(Collected data entries)
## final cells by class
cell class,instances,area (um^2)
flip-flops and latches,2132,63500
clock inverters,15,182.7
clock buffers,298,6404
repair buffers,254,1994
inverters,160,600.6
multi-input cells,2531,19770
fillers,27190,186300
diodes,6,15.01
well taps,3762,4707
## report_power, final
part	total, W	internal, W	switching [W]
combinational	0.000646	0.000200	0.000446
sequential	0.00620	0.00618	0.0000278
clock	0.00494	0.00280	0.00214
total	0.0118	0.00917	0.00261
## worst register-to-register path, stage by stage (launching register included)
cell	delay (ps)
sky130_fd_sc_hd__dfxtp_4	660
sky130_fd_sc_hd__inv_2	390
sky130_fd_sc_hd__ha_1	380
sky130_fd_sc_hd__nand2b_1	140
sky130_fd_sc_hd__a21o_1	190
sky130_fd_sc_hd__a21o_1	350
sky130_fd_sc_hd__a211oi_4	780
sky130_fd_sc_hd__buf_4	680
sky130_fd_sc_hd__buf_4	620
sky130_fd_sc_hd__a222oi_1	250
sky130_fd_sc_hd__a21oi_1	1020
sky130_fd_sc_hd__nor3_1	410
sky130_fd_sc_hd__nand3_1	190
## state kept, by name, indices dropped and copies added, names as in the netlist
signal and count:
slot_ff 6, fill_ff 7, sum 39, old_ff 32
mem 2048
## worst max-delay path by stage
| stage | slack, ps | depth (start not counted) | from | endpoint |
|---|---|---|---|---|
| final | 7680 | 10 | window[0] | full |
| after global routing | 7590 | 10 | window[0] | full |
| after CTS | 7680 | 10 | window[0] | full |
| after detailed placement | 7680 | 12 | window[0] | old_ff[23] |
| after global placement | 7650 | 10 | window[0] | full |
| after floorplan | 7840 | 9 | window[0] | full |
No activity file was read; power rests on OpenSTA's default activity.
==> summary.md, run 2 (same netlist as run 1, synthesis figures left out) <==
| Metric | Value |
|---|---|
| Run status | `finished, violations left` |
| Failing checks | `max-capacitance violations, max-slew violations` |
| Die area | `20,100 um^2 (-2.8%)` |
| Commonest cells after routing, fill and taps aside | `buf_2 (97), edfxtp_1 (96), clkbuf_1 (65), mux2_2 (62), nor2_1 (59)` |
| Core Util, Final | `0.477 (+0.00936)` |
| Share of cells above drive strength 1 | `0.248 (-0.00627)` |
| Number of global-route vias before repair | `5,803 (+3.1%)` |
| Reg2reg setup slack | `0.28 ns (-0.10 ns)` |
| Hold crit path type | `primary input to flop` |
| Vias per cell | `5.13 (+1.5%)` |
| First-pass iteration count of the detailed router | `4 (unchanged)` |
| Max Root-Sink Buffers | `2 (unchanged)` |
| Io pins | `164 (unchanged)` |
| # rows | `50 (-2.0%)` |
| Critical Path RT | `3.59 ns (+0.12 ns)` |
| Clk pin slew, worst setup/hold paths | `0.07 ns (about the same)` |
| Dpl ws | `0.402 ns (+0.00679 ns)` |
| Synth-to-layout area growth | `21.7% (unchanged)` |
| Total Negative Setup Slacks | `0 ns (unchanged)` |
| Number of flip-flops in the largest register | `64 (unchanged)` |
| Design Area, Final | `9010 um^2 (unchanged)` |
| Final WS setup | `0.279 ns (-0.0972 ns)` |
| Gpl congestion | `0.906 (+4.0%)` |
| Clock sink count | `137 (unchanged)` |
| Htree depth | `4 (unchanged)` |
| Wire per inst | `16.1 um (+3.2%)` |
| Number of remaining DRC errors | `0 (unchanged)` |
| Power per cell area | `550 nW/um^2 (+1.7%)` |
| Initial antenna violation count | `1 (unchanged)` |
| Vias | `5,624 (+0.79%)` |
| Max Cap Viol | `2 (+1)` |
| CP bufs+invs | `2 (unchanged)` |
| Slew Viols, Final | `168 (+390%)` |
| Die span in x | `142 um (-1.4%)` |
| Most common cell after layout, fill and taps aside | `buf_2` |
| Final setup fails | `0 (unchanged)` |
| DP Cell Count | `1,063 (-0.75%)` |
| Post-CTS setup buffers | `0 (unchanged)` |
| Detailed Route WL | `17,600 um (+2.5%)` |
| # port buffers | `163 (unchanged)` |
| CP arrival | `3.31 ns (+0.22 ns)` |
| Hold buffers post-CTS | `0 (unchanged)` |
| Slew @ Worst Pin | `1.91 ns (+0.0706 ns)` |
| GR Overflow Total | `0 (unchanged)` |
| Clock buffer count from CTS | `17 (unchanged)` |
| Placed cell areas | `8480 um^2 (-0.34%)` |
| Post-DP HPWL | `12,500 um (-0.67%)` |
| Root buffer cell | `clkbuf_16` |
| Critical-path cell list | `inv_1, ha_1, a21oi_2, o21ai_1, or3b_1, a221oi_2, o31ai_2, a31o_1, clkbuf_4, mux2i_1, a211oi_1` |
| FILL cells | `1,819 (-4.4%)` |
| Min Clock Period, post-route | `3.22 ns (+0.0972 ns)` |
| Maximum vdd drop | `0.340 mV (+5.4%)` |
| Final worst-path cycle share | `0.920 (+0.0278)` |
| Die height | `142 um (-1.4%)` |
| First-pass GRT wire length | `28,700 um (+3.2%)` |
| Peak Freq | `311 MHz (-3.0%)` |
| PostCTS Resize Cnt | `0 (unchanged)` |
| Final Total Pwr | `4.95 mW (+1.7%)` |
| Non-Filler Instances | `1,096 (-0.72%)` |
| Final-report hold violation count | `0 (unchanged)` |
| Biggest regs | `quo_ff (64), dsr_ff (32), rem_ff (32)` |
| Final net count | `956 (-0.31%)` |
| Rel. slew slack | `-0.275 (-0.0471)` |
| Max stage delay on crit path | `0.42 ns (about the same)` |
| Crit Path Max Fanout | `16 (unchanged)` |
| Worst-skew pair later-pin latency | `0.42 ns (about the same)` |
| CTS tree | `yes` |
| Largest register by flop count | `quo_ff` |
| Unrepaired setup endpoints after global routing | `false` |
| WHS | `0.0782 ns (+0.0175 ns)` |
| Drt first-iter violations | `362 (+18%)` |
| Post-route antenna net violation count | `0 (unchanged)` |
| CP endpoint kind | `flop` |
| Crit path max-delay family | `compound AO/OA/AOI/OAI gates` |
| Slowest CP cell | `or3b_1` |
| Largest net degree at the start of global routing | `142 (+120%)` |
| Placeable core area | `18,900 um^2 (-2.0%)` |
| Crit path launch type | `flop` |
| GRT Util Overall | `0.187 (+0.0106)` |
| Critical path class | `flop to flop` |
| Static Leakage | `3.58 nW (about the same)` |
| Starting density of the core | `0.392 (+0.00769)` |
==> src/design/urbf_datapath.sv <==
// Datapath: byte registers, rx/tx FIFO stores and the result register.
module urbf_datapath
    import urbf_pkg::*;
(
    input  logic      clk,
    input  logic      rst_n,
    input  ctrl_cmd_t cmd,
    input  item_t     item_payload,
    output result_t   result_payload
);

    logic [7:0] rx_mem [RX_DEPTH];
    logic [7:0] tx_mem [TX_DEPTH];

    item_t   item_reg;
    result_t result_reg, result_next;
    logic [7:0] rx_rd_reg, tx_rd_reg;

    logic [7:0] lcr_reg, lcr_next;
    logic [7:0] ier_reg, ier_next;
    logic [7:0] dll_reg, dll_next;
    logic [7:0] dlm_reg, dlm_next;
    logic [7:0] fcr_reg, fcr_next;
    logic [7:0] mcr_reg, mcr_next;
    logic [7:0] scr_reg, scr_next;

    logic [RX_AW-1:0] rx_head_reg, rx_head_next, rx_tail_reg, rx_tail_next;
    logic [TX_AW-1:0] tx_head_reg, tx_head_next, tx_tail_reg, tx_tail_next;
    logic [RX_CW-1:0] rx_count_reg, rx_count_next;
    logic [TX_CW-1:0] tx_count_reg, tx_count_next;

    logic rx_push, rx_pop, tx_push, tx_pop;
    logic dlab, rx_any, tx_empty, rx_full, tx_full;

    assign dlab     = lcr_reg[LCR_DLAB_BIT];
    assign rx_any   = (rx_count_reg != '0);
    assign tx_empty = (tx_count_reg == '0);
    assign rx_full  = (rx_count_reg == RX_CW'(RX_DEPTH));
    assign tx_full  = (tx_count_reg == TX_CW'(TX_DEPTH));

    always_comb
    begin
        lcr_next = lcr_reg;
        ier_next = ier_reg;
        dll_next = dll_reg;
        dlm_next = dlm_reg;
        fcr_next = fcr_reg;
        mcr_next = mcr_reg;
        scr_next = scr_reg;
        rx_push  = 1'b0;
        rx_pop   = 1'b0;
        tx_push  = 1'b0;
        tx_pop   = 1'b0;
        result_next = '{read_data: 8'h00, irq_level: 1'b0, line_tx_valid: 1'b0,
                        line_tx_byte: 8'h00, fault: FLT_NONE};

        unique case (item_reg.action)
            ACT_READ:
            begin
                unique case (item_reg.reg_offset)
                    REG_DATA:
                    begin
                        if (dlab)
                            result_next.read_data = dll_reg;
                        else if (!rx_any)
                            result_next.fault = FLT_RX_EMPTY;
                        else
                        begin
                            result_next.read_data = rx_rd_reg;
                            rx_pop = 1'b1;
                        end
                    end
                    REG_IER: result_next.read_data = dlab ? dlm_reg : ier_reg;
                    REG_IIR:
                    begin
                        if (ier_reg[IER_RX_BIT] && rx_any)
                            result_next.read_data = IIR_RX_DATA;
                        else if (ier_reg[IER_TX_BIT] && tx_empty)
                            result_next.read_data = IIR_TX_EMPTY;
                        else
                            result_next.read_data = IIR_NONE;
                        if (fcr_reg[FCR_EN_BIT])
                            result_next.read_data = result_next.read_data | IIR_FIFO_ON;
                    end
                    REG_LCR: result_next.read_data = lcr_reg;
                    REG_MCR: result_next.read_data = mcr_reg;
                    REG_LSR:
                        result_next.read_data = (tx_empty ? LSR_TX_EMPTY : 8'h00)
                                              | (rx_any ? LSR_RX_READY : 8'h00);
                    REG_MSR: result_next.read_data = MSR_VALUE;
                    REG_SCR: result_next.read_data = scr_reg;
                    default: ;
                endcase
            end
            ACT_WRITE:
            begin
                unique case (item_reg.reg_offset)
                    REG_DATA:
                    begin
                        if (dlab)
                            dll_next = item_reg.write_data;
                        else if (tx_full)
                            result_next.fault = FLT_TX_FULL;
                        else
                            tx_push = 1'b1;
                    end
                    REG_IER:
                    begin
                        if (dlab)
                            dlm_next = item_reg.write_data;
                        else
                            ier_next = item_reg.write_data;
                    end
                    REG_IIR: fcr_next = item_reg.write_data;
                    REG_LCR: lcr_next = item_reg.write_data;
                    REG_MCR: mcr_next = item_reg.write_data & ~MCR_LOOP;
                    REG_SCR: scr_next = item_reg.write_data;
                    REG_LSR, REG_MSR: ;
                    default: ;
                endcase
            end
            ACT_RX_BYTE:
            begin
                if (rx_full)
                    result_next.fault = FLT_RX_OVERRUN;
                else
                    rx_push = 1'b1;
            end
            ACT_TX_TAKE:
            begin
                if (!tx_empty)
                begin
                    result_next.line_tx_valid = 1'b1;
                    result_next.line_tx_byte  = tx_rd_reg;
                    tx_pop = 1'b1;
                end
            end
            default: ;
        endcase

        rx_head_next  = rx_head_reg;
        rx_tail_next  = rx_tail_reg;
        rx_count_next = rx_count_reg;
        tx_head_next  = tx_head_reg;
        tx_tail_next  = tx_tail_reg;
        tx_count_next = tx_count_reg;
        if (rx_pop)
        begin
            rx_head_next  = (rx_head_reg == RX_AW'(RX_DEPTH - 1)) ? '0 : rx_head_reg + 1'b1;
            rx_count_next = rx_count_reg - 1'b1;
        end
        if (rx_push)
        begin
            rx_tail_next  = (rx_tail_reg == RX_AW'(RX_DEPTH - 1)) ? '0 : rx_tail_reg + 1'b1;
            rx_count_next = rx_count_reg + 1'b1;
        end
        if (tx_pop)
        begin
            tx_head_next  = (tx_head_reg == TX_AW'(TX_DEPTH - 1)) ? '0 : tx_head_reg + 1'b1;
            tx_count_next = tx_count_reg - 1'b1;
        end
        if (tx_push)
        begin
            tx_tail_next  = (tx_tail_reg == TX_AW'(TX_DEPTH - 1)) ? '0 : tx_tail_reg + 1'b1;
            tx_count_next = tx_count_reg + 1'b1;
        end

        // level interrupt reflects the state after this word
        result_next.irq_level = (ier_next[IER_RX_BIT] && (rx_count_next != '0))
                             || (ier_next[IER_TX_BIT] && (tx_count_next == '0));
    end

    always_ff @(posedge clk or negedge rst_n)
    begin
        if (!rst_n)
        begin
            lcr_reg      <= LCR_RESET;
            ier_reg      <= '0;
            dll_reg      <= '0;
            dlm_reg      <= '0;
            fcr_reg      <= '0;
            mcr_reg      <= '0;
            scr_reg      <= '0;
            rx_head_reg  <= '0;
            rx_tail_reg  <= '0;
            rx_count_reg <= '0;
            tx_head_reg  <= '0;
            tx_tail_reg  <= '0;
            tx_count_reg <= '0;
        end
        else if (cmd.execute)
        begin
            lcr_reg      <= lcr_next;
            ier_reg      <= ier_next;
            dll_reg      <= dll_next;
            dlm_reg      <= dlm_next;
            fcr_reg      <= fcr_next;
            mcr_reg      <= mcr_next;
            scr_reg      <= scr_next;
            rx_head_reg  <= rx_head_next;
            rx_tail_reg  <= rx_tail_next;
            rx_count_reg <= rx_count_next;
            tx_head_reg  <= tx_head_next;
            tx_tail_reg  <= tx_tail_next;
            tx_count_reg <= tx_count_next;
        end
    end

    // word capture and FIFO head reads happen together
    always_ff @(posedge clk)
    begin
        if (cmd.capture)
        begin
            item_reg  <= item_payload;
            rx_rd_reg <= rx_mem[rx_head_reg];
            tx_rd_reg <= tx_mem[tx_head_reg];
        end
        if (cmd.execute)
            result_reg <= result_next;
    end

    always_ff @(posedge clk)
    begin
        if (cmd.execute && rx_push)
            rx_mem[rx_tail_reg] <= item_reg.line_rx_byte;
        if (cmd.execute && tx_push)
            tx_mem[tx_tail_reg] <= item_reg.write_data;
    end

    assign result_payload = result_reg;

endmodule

Work instructions ▸ Starting at the line that has "Run status |" in the records above, restate word for word every line until the one that has "First-pass iteration count", and include that one as well.

Response to the task ▸
| Run status | `finished, violations left` |
| Failing checks | `max-capacitance violations, max-slew violations` |
| Die area | `20,100 um^2 (-2.8%)` |
| Commonest cells after routing, fill and taps aside | `buf_2 (97), edfxtp_1 (96), clkbuf_1 (65), mux2_2 (62), nor2_1 (59)` |
| Core Util, Final | `0.477 (+0.00936)` |
| Share of cells above drive strength 1 | `0.248 (-0.00627)` |
| Number of global-route vias before repair | `5,803 (+3.1%)` |
| Reg2reg setup slack | `0.28 ns (-0.10 ns)` |
| Hold crit path type | `primary input to flop` |
| Vias per cell | `5.13 (+1.5%)` |
| First-pass iteration count of the detailed router | `4 (unchanged)` |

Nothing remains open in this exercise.